Wavefunction of a Black Hole and the Dynamical Origin of Entropy

TL;DR

This paper develops a quantum wave function approach to black hole entropy, proposing a no-boundary formalism that relates internal states to entropy, potentially resolving divergence issues through horizon fluctuations.

Contribution

It introduces a no-boundary wave function for black holes and links internal quantum states to finite entropy via horizon fluctuations.

Findings

Wave function coincides with Hartle-Hawking vacuum in small perturbations

Density matrix of internal black hole states is derived

Horizon quantum fluctuations may regularize entropy divergence

Abstract

Recently it was proposed to explain the dynamical origin of the entropy of a black hole by identifying its dynamical degrees of freedom with states of quantum fields propagating in the black-hole's interior. The present paper contains the further development of this approach. The no-boundary proposal (analogous to the Hartle-Hawking no-boundary proposal in quantum cosmology) is put forward for defining the wave function of a black hole. This wave function is a functional on the configuration space of physical fields (including the gravitational one) on the three-dimensional space with the Einstein-Rosen bridge topology.It is shown that in the limit of small perturbations on the Kruskal background geometry the no-boundary wave function coincides with the Hartle-Hawking vacuum state.
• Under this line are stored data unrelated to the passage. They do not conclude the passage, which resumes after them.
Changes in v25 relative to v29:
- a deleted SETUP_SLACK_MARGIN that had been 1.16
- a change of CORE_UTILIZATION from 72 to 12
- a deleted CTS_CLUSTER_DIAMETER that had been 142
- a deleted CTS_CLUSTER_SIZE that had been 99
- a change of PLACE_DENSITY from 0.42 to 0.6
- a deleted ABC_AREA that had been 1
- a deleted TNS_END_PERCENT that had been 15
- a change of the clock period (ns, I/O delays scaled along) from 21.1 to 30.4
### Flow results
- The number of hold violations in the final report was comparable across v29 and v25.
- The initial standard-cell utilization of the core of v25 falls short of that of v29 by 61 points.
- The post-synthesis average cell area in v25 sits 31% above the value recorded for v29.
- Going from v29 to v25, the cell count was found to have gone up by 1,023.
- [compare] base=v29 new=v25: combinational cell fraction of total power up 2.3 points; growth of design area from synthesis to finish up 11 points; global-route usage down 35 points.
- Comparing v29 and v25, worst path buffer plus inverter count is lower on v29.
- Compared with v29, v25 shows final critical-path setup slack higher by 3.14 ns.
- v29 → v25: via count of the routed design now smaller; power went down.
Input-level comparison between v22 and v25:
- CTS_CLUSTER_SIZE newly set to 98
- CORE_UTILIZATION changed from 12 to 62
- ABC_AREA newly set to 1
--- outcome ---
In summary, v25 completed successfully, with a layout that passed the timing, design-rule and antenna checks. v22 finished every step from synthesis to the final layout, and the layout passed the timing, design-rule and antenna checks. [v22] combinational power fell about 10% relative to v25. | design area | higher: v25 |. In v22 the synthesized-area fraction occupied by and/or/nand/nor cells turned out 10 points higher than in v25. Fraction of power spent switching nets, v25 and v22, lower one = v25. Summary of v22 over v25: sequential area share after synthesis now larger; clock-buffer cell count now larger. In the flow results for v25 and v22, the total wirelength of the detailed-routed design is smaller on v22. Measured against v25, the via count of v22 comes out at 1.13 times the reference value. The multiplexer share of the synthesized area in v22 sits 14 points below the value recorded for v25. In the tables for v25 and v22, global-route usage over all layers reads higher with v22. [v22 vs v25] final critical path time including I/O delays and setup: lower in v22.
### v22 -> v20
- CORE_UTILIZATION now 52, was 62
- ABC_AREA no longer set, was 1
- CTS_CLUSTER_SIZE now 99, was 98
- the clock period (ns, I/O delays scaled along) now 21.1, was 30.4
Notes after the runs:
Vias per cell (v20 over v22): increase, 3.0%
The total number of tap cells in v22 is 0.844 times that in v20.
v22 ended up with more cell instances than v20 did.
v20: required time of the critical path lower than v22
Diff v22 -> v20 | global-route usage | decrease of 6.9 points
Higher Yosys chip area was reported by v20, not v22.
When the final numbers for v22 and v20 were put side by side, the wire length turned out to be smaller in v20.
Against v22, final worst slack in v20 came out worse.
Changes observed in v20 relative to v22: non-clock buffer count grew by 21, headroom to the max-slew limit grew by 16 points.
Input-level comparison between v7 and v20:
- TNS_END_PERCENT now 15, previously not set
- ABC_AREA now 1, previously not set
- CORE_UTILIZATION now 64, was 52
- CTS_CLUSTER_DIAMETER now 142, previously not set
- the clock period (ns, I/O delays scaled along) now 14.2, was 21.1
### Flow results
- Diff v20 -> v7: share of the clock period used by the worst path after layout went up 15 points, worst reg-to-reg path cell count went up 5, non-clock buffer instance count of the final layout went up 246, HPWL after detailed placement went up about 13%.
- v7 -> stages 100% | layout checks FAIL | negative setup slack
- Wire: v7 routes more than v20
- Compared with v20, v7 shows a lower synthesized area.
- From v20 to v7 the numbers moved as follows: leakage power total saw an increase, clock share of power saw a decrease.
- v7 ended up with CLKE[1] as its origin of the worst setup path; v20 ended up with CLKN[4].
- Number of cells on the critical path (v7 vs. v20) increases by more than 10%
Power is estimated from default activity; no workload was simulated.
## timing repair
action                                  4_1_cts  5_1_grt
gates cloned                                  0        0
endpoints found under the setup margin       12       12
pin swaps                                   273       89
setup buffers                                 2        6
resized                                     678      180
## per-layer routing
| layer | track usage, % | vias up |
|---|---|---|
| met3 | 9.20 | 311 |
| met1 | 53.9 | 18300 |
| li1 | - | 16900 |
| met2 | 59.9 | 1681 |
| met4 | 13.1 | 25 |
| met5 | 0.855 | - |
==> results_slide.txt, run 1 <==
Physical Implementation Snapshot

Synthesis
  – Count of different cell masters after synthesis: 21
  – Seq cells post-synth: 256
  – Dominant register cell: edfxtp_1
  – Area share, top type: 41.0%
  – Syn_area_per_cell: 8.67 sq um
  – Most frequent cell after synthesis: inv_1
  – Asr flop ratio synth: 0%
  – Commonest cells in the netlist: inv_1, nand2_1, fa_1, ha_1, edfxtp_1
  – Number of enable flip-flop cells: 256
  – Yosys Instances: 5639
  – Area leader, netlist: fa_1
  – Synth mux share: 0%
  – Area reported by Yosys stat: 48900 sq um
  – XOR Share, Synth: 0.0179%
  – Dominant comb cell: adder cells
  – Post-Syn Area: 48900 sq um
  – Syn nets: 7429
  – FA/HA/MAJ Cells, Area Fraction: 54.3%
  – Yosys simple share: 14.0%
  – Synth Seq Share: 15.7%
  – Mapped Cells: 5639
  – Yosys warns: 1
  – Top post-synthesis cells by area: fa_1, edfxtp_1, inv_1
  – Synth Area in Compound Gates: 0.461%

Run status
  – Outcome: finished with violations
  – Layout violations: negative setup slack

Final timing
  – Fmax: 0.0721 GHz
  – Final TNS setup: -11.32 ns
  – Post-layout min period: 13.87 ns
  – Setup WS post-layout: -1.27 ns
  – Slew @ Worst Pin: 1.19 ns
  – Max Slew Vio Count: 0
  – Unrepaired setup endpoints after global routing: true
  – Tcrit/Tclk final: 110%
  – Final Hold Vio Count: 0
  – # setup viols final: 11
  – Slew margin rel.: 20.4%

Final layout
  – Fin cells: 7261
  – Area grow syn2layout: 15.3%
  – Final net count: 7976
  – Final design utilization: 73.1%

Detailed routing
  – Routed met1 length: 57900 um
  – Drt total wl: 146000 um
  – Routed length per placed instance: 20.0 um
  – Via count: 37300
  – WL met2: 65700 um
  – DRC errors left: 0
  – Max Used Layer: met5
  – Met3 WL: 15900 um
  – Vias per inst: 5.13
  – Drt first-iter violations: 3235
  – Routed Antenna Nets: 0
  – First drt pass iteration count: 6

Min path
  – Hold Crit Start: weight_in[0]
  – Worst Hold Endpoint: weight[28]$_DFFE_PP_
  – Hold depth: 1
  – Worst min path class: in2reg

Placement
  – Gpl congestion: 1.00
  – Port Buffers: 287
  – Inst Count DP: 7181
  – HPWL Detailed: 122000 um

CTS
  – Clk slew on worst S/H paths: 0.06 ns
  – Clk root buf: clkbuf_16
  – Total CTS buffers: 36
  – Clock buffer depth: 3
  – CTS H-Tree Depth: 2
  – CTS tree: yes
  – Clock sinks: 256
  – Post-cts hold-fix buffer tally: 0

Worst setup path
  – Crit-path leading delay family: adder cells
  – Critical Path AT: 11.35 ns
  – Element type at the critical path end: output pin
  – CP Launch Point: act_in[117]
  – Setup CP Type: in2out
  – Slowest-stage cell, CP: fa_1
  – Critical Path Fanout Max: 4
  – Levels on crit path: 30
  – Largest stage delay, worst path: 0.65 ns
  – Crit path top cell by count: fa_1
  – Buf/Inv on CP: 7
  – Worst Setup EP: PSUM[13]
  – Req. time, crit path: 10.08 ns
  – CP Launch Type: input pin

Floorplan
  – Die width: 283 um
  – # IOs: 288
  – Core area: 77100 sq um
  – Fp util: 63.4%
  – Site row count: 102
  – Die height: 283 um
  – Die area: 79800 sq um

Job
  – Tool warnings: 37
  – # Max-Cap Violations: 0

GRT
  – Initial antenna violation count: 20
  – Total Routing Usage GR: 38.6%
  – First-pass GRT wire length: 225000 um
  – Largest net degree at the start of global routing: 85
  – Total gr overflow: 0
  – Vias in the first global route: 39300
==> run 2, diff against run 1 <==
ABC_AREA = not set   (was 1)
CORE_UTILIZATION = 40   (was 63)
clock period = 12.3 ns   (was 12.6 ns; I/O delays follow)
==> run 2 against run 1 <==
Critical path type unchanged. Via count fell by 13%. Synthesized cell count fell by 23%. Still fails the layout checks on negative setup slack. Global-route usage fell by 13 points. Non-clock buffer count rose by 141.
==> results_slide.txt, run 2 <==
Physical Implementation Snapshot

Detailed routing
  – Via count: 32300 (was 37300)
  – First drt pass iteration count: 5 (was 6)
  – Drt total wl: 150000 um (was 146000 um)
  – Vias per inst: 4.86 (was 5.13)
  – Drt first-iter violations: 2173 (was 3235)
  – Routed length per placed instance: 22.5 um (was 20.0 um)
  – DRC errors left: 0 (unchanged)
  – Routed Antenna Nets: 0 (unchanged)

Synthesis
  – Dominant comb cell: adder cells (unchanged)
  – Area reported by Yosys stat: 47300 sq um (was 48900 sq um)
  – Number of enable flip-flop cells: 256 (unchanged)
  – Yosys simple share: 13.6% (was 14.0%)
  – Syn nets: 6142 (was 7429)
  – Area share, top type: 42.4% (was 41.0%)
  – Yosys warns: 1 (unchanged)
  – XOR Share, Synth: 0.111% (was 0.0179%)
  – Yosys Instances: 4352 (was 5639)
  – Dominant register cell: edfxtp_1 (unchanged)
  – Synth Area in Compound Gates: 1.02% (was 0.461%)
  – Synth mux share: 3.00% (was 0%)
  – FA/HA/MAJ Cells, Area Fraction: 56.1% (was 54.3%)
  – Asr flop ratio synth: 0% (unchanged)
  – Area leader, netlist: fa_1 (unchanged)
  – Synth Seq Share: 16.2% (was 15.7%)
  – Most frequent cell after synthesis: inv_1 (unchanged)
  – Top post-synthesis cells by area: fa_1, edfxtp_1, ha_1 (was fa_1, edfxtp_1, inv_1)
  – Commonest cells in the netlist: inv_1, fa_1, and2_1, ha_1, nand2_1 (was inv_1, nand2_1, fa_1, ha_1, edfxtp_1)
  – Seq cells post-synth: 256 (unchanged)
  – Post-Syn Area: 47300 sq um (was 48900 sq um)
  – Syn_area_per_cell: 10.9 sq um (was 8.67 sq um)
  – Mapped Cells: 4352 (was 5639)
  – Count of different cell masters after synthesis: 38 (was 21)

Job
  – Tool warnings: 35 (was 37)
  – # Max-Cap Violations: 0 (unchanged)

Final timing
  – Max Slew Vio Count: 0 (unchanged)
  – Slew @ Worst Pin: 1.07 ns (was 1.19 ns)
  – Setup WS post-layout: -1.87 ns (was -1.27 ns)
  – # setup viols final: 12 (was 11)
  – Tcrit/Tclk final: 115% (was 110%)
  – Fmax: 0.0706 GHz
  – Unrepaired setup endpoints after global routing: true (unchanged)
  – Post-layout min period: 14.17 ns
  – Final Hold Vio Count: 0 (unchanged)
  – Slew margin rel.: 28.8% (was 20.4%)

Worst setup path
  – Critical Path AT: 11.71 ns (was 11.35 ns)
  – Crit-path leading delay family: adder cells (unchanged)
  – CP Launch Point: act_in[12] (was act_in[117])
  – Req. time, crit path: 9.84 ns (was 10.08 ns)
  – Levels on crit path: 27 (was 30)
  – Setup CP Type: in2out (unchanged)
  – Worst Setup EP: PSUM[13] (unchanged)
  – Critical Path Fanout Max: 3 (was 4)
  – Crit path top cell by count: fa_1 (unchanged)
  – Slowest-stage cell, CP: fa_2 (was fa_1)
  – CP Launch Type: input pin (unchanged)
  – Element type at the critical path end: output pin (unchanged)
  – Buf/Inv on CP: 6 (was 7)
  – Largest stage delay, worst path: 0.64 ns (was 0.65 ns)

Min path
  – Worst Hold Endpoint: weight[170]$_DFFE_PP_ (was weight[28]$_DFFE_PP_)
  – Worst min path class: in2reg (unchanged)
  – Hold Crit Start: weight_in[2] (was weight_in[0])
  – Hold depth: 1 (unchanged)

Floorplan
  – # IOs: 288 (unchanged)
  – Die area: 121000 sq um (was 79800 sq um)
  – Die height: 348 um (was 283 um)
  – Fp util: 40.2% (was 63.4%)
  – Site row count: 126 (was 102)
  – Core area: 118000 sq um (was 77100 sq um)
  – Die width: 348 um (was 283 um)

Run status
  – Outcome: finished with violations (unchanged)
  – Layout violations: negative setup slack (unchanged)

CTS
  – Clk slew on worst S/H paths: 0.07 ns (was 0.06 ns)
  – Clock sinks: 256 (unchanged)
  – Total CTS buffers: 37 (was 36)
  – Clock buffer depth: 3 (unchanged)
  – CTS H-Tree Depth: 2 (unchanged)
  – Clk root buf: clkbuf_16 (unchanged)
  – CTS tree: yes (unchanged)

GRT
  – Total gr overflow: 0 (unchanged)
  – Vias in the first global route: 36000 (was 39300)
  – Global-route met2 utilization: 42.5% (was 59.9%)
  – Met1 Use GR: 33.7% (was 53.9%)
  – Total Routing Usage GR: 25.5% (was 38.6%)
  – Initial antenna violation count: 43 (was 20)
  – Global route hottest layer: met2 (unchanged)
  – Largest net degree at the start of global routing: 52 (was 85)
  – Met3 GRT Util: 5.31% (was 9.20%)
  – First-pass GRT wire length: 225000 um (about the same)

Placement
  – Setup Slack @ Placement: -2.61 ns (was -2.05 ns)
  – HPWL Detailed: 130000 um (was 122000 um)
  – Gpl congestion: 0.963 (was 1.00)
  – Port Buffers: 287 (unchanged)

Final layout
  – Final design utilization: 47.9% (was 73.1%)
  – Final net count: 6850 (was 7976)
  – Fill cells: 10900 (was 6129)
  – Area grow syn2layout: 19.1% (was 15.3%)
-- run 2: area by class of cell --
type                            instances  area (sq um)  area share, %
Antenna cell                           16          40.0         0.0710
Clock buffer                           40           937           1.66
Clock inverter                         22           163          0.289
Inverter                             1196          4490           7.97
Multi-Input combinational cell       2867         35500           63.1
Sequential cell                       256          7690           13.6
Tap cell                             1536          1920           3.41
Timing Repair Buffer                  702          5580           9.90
Design APB_top, start of the top module:
module APB_top(input PCLK,
               input PRESETn,
               input Transfer,
               input Wr_Rd,
               input [4:0] Address,
               input [31:0] write_data,
               output [31:0] read_data);
    wire [4:0] PADDR;
    wire [31:0] PWDATA,PRDATA;
    wire PSELx,PENABLE,PWRITE,PREADY,PSLVERR;
    APB_master Design_master(Transfer,Wr_Rd,Address,write_data,read_data,PCLK,PRESETn,PREADY,PRDATA,PSLVERR,PADDR,PSELx,PENABLE,PWRITE,PWDATA);
    APB_slave Design_slave(PCLK,PRESETn,PADDR,PSELx,PENABLE,PWRITE,PWDATA,PREADY,PRDATA,PSLVERR);
endmodule
Size: roughly 1100 flip-flops.
==> flow/config.mk <==
export PLATFORM = sky130hd
export DESIGN_NAME = APB_top
export DESIGN_NICKNAME = APB_top
export VERILOG_FILES = /design/flow/design.v
export SDC_FILE = /design/flow/constraint.sdc
export NUM_CORES = 4
export LEC_CHECK = 0
export ABC_AREA = 1
export CAP_MARGIN = 20
export CORE_MARGIN = 2
export CORE_UTILIZATION = 72
export CTS_CLUSTER_SIZE = 76
export SETUP_SLACK_MARGIN = -0.12
export SLEW_MARGIN = 20
==> flow/constraint.sdc <==
create_clock -name core_clock -period 2.19 [get_ports {PCLK}]
set_input_delay 0.4380 -clock core_clock [delete_from_list [all_inputs] [get_ports {PCLK}]]
set_output_delay 0.4380 -clock core_clock [all_outputs]
set_load 0.01 [all_outputs]
run.sh (not shown) runs the stock make flow with config.mk's settings and CLKGATE_MAP_FILE=.
The baseline finished with negative setup slack left.
==> job 8215 <==
==> flow/design.v <==
module ALU (a,b,ctrl,res,R15,res_we,R15_we);
	input signed [15:0] a,b;
	input [3:0] ctrl;
	output reg signed [15:0] res;
	output reg signed [15:0] R15;
	output reg res_we, R15_we;
	always@(*)begin
		res = 16'sd0;
		R15 = 16'sd0;
		res_we = 1'b1;
		R15_we = 1'b0;
		case(ctrl)
			3'b000: begin
						res = a + b;
					end
			3'b001: begin
						res = a - b;
					end
			3'b010: begin
						{R15,res} = a * b;
						R15_we = 1'b1;
					end
			3'b011: begin
						R15_we = 1'b1;
						if (b == 16'sd0) begin
							res = -16'sd1;
							R15 = a;
						end
						else begin
							res = a / b;
							R15 = a % b;
						end
					end
			3'b100: begin
						res = a & b;
					end
			3'b101: begin
						res = a | b;
					end
			default: begin
						res_we = 1'b0;
					end
		endcase
	end
endmodule
module alu16(clk, rst, a, b, ctrl, res, R15);
	input clk, rst;
	input [15:0] a, b;
	input [3:0] ctrl;
	output reg [15:0] res;
	output reg [15:0] R15;
	wire [15:0] alu_res, alu_R15;
	wire res_we, R15_we;
	ALU u_alu(.a(a), .b(b), .ctrl(ctrl), .res(alu_res), .R15(alu_R15), .res_we(res_we), .R15_we(R15_we));
	always @(posedge clk, negedge rst) begin
		if (~rst) begin
			res <= 16'h0000;
			R15 <= 16'h0000;
		end
		else begin
			if (res_we)
				res <= alu_res;
			if (R15_we)
				R15 <= alu_R15;
		end
	end
endmodule
==> flow/run.sh <==
#!/bin/bash
# the make line also repeats each setting of config.mk as NAME=value (left out here)
make -C /OpenROAD-flow-scripts/flow DESIGN_CONFIG=/design/flow/config.mk WORK_HOME=/design/flow/orfs CLKGATE_MAP_FILE= finish
==> flow/config.mk <==
export PLATFORM = sky130hd
export DESIGN_NAME = alu16
export DESIGN_NICKNAME = alu16
export VERILOG_FILES = /design/flow/design.v
export SDC_FILE = /design/flow/constraint.sdc
export NUM_CORES = 4
export LEC_CHECK = 0
export CAP_MARGIN = 0
export CORE_MARGIN = 2
export CORE_UTILIZATION = 64
export CTS_CLUSTER_DIAMETER = 81
export CTS_CLUSTER_SIZE = 29
export HOLD_SLACK_MARGIN = 0.29
export SETUP_SLACK_MARGIN = 1.0
export SLEW_MARGIN = 20
==> flow/constraint.sdc <==
create_clock -name core_clock -period 12.6 [get_ports {clk}]
set_input_delay 2.5200 -clock core_clock [delete_from_list [all_inputs] [get_ports {clk}]]
set_output_delay 2.5200 -clock core_clock [all_outputs]
set_load 0.01 [all_outputs]
==> job 6737: changes against job 8215 <==
==> flow/config.mk (replaced) <==
export PLATFORM = sky130hd
export DESIGN_NAME = alu16
export DESIGN_NICKNAME = alu16
export VERILOG_FILES = /design/flow/design.v
export SDC_FILE = /design/flow/constraint.sdc
export NUM_CORES = 4
export LEC_CHECK = 0
export CAP_MARGIN = 20
export CORE_MARGIN = 2
export CORE_UTILIZATION = 40
export SETUP_SLACK_MARGIN = 1.0
export SLEW_MARGIN = 20
==> flow/constraint.sdc (replaced) <==
create_clock -name core_clock -period 40.0 [get_ports {clk}]
set_input_delay 8.0000 -clock core_clock [delete_from_list [all_inputs] [get_ports {clk}]]
set_output_delay 8.0000 -clock core_clock [all_outputs]
set_load 0.01 [all_outputs]
==> changes_impl.md <==
## Flow update

- Status: aborted with a tool error
- Fail Step: global routing
- Error: [ERROR GRT-0116] Global routing finished with congestion. Check the congestion regions in the DRC Viewer.
- Total track usage: 72.2%
- Met2 Resource Use GR: 92.5%
- Final HPWL DP: 78.0 mm
- Postcts setup bufs: 126
- Grt ovf: 7
- Post-Place Worst Slack: -19.25 ns
- Met1 GRT Util: 72.0%
- Placed Area: 29500 µm²
- Core area: 34500 µm²
- Met3 Use GR: 52.0%
- Post-CTS sizing: 251
- Chip height: 191 µm
- Post-placement cell count: 4016
- GPL Wtd Cong: 1.07
- Die width: 191 µm
- Number of core rows: 68
The numbers above come from job 8215.

==> changes_impl.md <==
### Implementation results

- Met1 GRT Util: 40.5%
- Total track usage: 31.2%
- Die width: 241 µm
- Met3 Use GR: 3.89%
- Grt ovf: 0
- Met2 Resource Use GR: 51.8%
- Status: complete, no violations
- Number of core rows: 86
- Core area: 55300 µm²
The numbers above come from job 6737.
==> flow/design.v (excerpt) <==
module ALU(
input clk,
input [15:0]a,b,
input [3*8:0] op,
output  reg [31:0]out
    );
export LEC_CHECK = 0
export CAP_MARGIN = 20
export CELL_PAD_IN_SITES_DETAIL_PLACEMENT = 1
export CORE_ASPECT_RATIO = 0.65
export CORE_MARGIN = 8
export CORE_UTILIZATION = 40
export CTS_CLUSTER_SIZE = 64
export GPL_ROUTABILITY_DRIVEN = 0
export GPL_TIMING_DRIVEN = 0
export MIN_ROUTING_LAYER = met2
export SETUP_SLACK_MARGIN = 0.49
export SLEW_MARGIN = 20
create_clock -name core_clock -period 18.2 [get_ports {clk}]
run.sh (not shown) runs the stock make flow with config.mk's settings and CLKGATE_MAP_FILE=.
The starting point ended with an error in global routing (5_1_grt) with GRT-0116.
Next try:
- CELL_PAD_IN_SITES_DETAIL_PLACEMENT: 1 -> not set
- CORE_ASPECT_RATIO: 0.65 -> not set
- CTS_CLUSTER_DIAMETER: not set -> 218
- CTS_CLUSTER_SIZE: 64 -> 95
- GPL_ROUTABILITY_DRIVEN: 0 -> not set
- GPL_TIMING_DRIVEN: 0 -> not set
- MIN_ROUTING_LAYER: met2 -> not set
- SETUP_SLACK_MARGIN: 0.49 -> not set
- TNS_END_PERCENT: not set -> 15
- clock period: 18.2 -> 28.0 ns (I/O delays scaled with it)
The changed run went through all stages and came out clean.
Die size hardly moves.
Synthesized area does not change.
Synthesized cell count stays the same.
==> inputs of juniper <==
==> flow/design.v <==
module fifo#(parameter DEPTH = 16,
             parameter WIDTH = 16)(
  	input logic clk,
  	input logic rst,
  	input logic push_i,
    input logic [WIDTH-1:0] push_data_i,
  	input logic pop_i,
    output logic [WIDTH-1:0] pop_data_i,
    output logic fifo_full,
    output logic fifo_empty);
  localparam addr_bits = $clog2(DEPTH);
  localparam PUSH_ONLY = 2'b10;
  localparam POP_ONLY = 2'b01;
  localparam PUSH_AND_POP = 2'b11;
  logic [DEPTH-1:0][WIDTH-1:0] mem_queue;
  logic [addr_bits:0] rd_ptr, wr_ptr, nxt_rd_ptr, nxt_wr_ptr;
  logic [addr_bits:0] max_index_ptr, min_index_ptr;
  assign max_index_ptr = {1'b1,{addr_bits{1'b0}}};
  assign min_index_ptr = {addr_bits+1{1'b0}};
  assign fifo_full = (rd_ptr[addr_bits] != wr_ptr[addr_bits] ) && (rd_ptr[addr_bits-1:0] == wr_ptr[addr_bits-1:0] );
  assign fifo_empty = (rd_ptr == wr_ptr);
  assign nxt_rd_ptr = rd_ptr + {{addr_bits{1'b0}},1'b1};
  assign nxt_wr_ptr = wr_ptr + {{addr_bits{1'b0}},1'b1};
  always@(posedge clk) begin
    if (rst) begin
      rd_ptr <= {addr_bits+1{1'b0}};
      wr_ptr <= {addr_bits+1{1'b0}};
    end
    else begin
      case({push_i,pop_i})
        PUSH_ONLY: begin
          mem_queue[wr_ptr[addr_bits-1:0]] <= push_data_i;          
		  wr_ptr <= nxt_wr_ptr;
        end
        POP_ONLY: begin 
          pop_data_i <= mem_queue[rd_ptr[addr_bits-1:0]];
          rd_ptr <= nxt_rd_ptr;
        end
        PUSH_AND_POP: begin
          mem_queue[wr_ptr[addr_bits-1:0]] <= push_data_i;
          pop_data_i <= mem_queue[rd_ptr[addr_bits-1:0]];
          wr_ptr <= nxt_wr_ptr;
          rd_ptr <= nxt_rd_ptr;
        end
      endcase
    end
  end
endmodule
==> flow/run.sh <==
#!/bin/bash
# the make line also repeats each setting of config.mk as NAME=value (left out here)
make -C /OpenROAD-flow-scripts/flow DESIGN_CONFIG=/design/flow/config.mk WORK_HOME=/design/flow/orfs CLKGATE_MAP_FILE= finish
==> flow/config.mk <==
export PLATFORM = sky130hd
export DESIGN_NAME = fifo
export DESIGN_NICKNAME = fifo
export VERILOG_FILES = /design/flow/design.v
export SDC_FILE = /design/flow/constraint.sdc
export NUM_CORES = 4
export LEC_CHECK = 0
export CAP_MARGIN = 20
export CELL_PAD_IN_SITES_GLOBAL_PLACEMENT = 0
export CORE_MARGIN = 2
export CORE_UTILIZATION = 72
export CTS_CLUSTER_SIZE = 34
export GPL_ROUTABILITY_DRIVEN = 0
export GPL_TIMING_DRIVEN = 1
export HOLD_SLACK_MARGIN = 0.16
export MIN_ROUTING_LAYER = met1
export PLACE_DENSITY = 0.39
export SETUP_SLACK_MARGIN = 0.56
export SLEW_MARGIN = 20
==> flow/constraint.sdc <==
create_clock -name core_clock -period 1.98 [get_ports {clk}]
set_input_delay 0.3960 -clock core_clock [delete_from_list [all_inputs] [get_ports {clk}]]
set_output_delay 0.3960 -clock core_clock [all_outputs]
set_load 0.01 [all_outputs]
==> umber (differences from juniper) <==
Settings changed: CTS_CLUSTER_SIZE 34 to default, PLACE_DENSITY 0.39 to default, PLACE_DENSITY_LB_ADDON from default to 0.27, SETUP_SLACK_MARGIN 0.56 to default.
==> flow/constraint.sdc (replaced) <==
create_clock -name core_clock -period 2.99 [get_ports {clk}]
set_input_delay 0.5980 -clock core_clock [delete_from_list [all_inputs] [get_ports {clk}]]
set_output_delay 0.5980 -clock core_clock [all_outputs]
set_load 0.01 [all_outputs]
==> raven (differences from juniper) <==
Settings changed: CELL_PAD_IN_SITES_GLOBAL_PLACEMENT 0 to default, CTS_CLUSTER_SIZE 34 to 30, GPL_ROUTABILITY_DRIVEN 0 to default, GPL_TIMING_DRIVEN 1 to default, HOLD_SLACK_MARGIN 0.16 to default, MIN_ROUTING_LAYER met1 to default, PLACE_DENSITY 0.39 to default, SETUP_SLACK_MARGIN 0.56 to default.
==> flow/constraint.sdc (replaced) <==
create_clock -name core_clock -period 1.94 [get_ports {clk}]
set_input_delay 0.3880 -clock core_clock [delete_from_list [all_inputs] [get_ports {clk}]]
set_output_delay 0.3880 -clock core_clock [all_outputs]
set_load 0.01 [all_outputs]
==> out/metrics.yaml <==
grt_pass1_wl_um: 46930
status: "timing/DRC/antenna clean"
post-place-ws_ns: 0.1855
timing.setup.tns_ns: 0
wl_met1_um: 11820
hold_path_depth: 2
critical_path.max_stage_delay_ns: 0.53
antenna_found_initial: 2
crit_family: "buffers and inverters"
min_period_ns: 2.837
slew_headroom_pct: 54.66
insertion_delay_ns: 0.54
grt_pass1_vias: 8091
num-nonclk-buffers: 72
fin_area_um2: 15630
placed_area_um2: 14780
power_frac_clock_pct: 37.1
grt.met2_usage_pct: 50.93
(the above is from umber)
The invariant definition of inside and outside modes is proposed. The density matrix describing the internal state of a black hole is obtained by averaging over the outside modes. This density matrix is used to define the entropy of a black hole, which is to be divergent. It is argued that the quantum fluctuations of the horizon which are internally present in the proposed formalism may give the necessary cut-off and provide a black hole with the finite entropy.